▼
## config.mk

```make
export PLATFORM = sky130hd
export DESIGN_NAME = sequential_divider
export DESIGN_NICKNAME = d
export VERILOG_FILES = /design/src/rtl/div_pkg.sv /design/src/rtl/div_step.sv /design/src/rtl/sequential_divider.sv
export SDC_FILE = /design/constraint.sdc
export NUM_CORES = 1
export LEC_CHECK = 0
export ABC_AREA = 1
export BUFFER_PORTS_ARGS = -buffer_cell sky130_fd_sc_hd__buf_4
export CAP_MARGIN = 25
export CORE_MARGIN = 1
export CORE_UTILIZATION = 24
export DETAILED_ROUTE_END_ITERATION = 16
export GPL_TIMING_DRIVEN = 0
export SETUP_SLACK_MARGIN = 0.2
export SYNTH_ARGS = -nofsm -noshare
export SYNTH_HDL_FRONTEND = slang
export SYNTH_SLANG_ARGS = --single-unit
```

## constraint.sdc

```tcl
create_clock -name clk -period 2.6 [get_ports clk]
set_clock_uncertainty 0.2 [all_clocks]
set_input_delay 0.52 -clock clk [delete_from_list [all_inputs] [get_ports clk]]
set_output_delay 0.52 -clock clk [all_outputs]
set_load 0.01 [all_outputs]
```
[src/rtl/lane_unpacker.sv]
// ---------------------------------------------------------------------------
// lane_unpacker
//
// Accepts a packed word of NLANES lanes (LANE_W bits each) and presents the
// lanes one at a time, lane 0 first, over a valid/ready stream. A new word
// can be accepted in the same cycle the last lane is consumed, so
// back-to-back words stream with no idle cycle between them.
//
// Parameters
//   LANE_W   width of one lane in bits
//   NLANES   lanes per packed word (power of 2, >= 2)
//
// Ports
//   clk        rising-edge clock
//   rst_n      asynchronous active-low reset
//   in_valid   packed word offered
//   in_ready   packed word accepted when in_valid && in_ready
//   in_data    packed word, lane i at [i*LANE_W +: LANE_W]
//   out_valid  lane presented
//   out_ready  lane consumed when out_valid && out_ready
//   out_lane   current lane value
//   out_idx    index of current lane
//   out_last   high on the final lane of a word
//   err        (only with LANE_UNPACKER_CHECK_EN) sticky flag, set when a
//              consumed lane differs from its own index, cleared by reset
//
// Optional feature macro: LANE_UNPACKER_CHECK_EN
// ---------------------------------------------------------------------------
module lane_unpacker #(
    parameter int LANE_W = 6,
    parameter int NLANES = 8
) (
    input  logic                       clk,
    input  logic                       rst_n,
    input  logic                       in_valid,
    output logic                       in_ready,
    input  logic [NLANES*LANE_W-1:0]   in_data,
    output logic                       out_valid,
    input  logic                       out_ready,
    output logic [LANE_W-1:0]          out_lane,
    output logic [$clog2(NLANES)-1:0]  out_idx,
    output logic                       out_last
`ifdef LANE_UNPACKER_CHECK_EN
    ,
    output logic                       err
`endif
);

    localparam int IDX_W = $clog2(NLANES);

    typedef enum logic {
        IDLE,
        EMIT
    } state_t;

    state_t                    state;
    state_t                    state_nxt;
    logic [NLANES*LANE_W-1:0]  data_q;
    logic [IDX_W-1:0]          idx_q;
    logic [LANE_W-1:0]         lanes [NLANES];
    logic                      in_hs;
    logic                      out_hs;

    // View the held word as an array of lanes so the index selects directly.
    for (genvar g = 0; g < NLANES; g++) begin : g_lanes
        assign lanes[g] = data_q[g*LANE_W +: LANE_W];
    end

    assign in_hs  = in_valid && in_ready;
    assign out_hs = out_valid && out_ready;

    // State register.
    always_ff @(posedge clk or negedge rst_n) begin
        if (!rst_n) begin
            state <= IDLE;
        end else begin
            state <= state_nxt;
        end
    end

    // Next state: a last-lane handshake returns to IDLE unless a new word is
    // taken in the same cycle, in which case EMIT continues uninterrupted.
    always_comb begin
        state_nxt = state;
        case (state)
            IDLE: begin
                if (in_hs) begin
                    state_nxt = EMIT;
                end
            end
            EMIT: begin
                if (out_hs && out_last && !in_hs) begin
                    state_nxt = IDLE;
                end
            end
            default: state_nxt = IDLE;
        endcase
    end

    // Outputs: lane fields are forced to zero outside EMIT so an idle block
    // shows no stale lane. in_ready opens on the last-lane handshake to allow
    // zero-bubble streaming.
    always_comb begin
        out_valid = 1'b0;
        out_lane  = '0;
        out_idx   = '0;
        out_last  = 1'b0;
        if (state == EMIT) begin
            out_valid = 1'b1;
            out_lane  = lanes[idx_q];
            out_idx   = idx_q;
            out_last  = (idx_q == IDX_W'(NLANES - 1));
        end
        in_ready = (state == IDLE) || (out_valid && out_ready && out_last);
    end

    // Word and index registers. A fresh word always restarts at index 0; the
    // increment after the last lane wraps to 0 because NLANES is a power of 2.
    always_ff @(posedge clk or negedge rst_n) begin
        if (!rst_n) begin
            data_q <= '0;
            idx_q  <= '0;
        end else if (in_hs) begin
            data_q <= in_data;
            idx_q  <= '0;
        end else if (out_hs) begin
            idx_q  <= idx_q + 1'b1;
        end
    end

`ifdef LANE_UNPACKER_CHECK_EN
    // Sticky self-check: every consumed lane is expected to carry its own
    // index (a ramp pattern), anything else latches err until reset.
    always_ff @(posedge clk or negedge rst_n) begin
        if (!rst_n) begin
            err <= 1'b0;
        end else if (out_hs && (out_lane != LANE_W'(out_idx))) begin
            err <= 1'b1;
        end
    end
`endif

endmodule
▲
Set down all the data exactly as given.

## config.mk

```make
export PLATFORM = sky130hd
export DESIGN_NAME = sequential_divider
export DESIGN_NICKNAME = d
export VERILOG_FILES = /design/src/rtl/div_pkg.sv /design/src/rtl/div_step.sv /design/src/rtl/sequential_divider.sv
export SDC_FILE = /design/constraint.sdc
export NUM_CORES = 1
export LEC_CHECK = 0
export ABC_AREA = 1
export BUFFER_PORTS_ARGS = -buffer_cell sky130_fd_sc_hd__buf_4
export CAP_MARGIN = 25
export CORE_MARGIN = 1
export CORE_UTILIZATION = 24
export DETAILED_ROUTE_END_ITERATION = 16
export GPL_TIMING_DRIVEN = 0
export SETUP_SLACK_MARGIN = 0.2
export SYNTH_ARGS = -nofsm -noshare
export SYNTH_HDL_FRONTEND = slang
export SYNTH_SLANG_ARGS = --single-unit
```

## constraint.sdc

```tcl
create_clock -name clk -period 2.6 [get_ports clk]
set_clock_uncertainty 0.2 [all_clocks]
set_input_delay 0.52 -clock clk [delete_from_list [all_inputs] [get_ports clk]]
set_output_delay 0.52 -clock clk [all_outputs]
set_load 0.01 [all_outputs]
```
[src/rtl/lane_unpacker.sv]
// ---------------------------------------------------------------------------
// lane_unpacker
//
// Accepts a packed word of NLANES lanes (LANE_W bits each) and presents the
// lanes one at a time, lane 0 first, over a valid/ready stream. A new word
// can be accepted in the same cycle the last lane is consumed, so
// back-to-back words stream with no idle cycle between them.
//
// Parameters
//   LANE_W   width of one lane in bits
//   NLANES   lanes per packed word (power of 2, >= 2)
//
// Ports
//   clk        rising-edge clock
//   rst_n      asynchronous active-low reset
//   in_valid   packed word offered
//   in_ready   packed word accepted when in_valid && in_ready
//   in_data    packed word, lane i at [i*LANE_W +: LANE_W]
//   out_valid  lane presented
//   out_ready  lane consumed when out_valid && out_ready
//   out_lane   current lane value
//   out_idx    index of current lane
//   out_last   high on the final lane of a word
//   err        (only with LANE_UNPACKER_CHECK_EN) sticky flag, set when a
//              consumed lane differs from its own index, cleared by reset
//
// Optional feature macro: LANE_UNPACKER_CHECK_EN
// ---------------------------------------------------------------------------
module lane_unpacker #(
    parameter int LANE_W = 6,
    parameter int NLANES = 8
) (
    input  logic                       clk,
    input  logic                       rst_n,
    input  logic                       in_valid,
    output logic                       in_ready,
    input  logic [NLANES*LANE_W-1:0]   in_data,
    output logic                       out_valid,
    input  logic                       out_ready,
    output logic [LANE_W-1:0]          out_lane,
    output logic [$clog2(NLANES)-1:0]  out_idx,
    output logic                       out_last
`ifdef LANE_UNPACKER_CHECK_EN
    ,
    output logic                       err
`endif
);

    localparam int IDX_W = $clog2(NLANES);

    typedef enum logic {
        IDLE,
        EMIT
    } state_t;

    state_t                    state;
    state_t                    state_nxt;
    logic [NLANES*LANE_W-1:0]  data_q;
    logic [IDX_W-1:0]          idx_q;
    logic [LANE_W-1:0]         lanes [NLANES];
    logic                      in_hs;
    logic                      out_hs;

    // View the held word as an array of lanes so the index selects directly.
    for (genvar g = 0; g < NLANES; g++) begin : g_lanes
        assign lanes[g] = data_q[g*LANE_W +: LANE_W];
    end

    assign in_hs  = in_valid && in_ready;
    assign out_hs = out_valid && out_ready;

    // State register.
    always_ff @(posedge clk or negedge rst_n) begin
        if (!rst_n) begin
            state <= IDLE;
        end else begin
            state <= state_nxt;
        end
    end

    // Next state: a last-lane handshake returns to IDLE unless a new word is
    // taken in the same cycle, in which case EMIT continues uninterrupted.
    always_comb begin
        state_nxt = state;
        case (state)
            IDLE: begin
                if (in_hs) begin
                    state_nxt = EMIT;
                end
            end
            EMIT: begin
                if (out_hs && out_last && !in_hs) begin
                    state_nxt = IDLE;
                end
            end
            default: state_nxt = IDLE;
        endcase
    end

    // Outputs: lane fields are forced to zero outside EMIT so an idle block
    // shows no stale lane. in_ready opens on the last-lane handshake to allow
    // zero-bubble streaming.
    always_comb begin
        out_valid = 1'b0;
        out_lane  = '0;
        out_idx   = '0;
        out_last  = 1'b0;
        if (state == EMIT) begin
            out_valid = 1'b1;
            out_lane  = lanes[idx_q];
            out_idx   = idx_q;
            out_last  = (idx_q == IDX_W'(NLANES - 1));
        end
        in_ready = (state == IDLE) || (out_valid && out_ready && out_last);
    end

    // Word and index registers. A fresh word always restarts at index 0; the
    // increment after the last lane wraps to 0 because NLANES is a power of 2.
    always_ff @(posedge clk or negedge rst_n) begin
        if (!rst_n) begin
            data_q <= '0;
            idx_q  <= '0;
        end else if (in_hs) begin
            data_q <= in_data;
            idx_q  <= '0;
        end else if (out_hs) begin
            idx_q  <= idx_q + 1'b1;
        end
    end

`ifdef LANE_UNPACKER_CHECK_EN
    // Sticky self-check: every consumed lane is expected to carry its own
    // index (a ramp pattern), anything else latches err until reset.
    always_ff @(posedge clk or negedge rst_n) begin
        if (!rst_n) begin
            err <= 1'b0;
        end else if (out_hs && (out_lane != LANE_W'(out_idx))) begin
            err <= 1'b1;
        end
    end
`endif

endmodule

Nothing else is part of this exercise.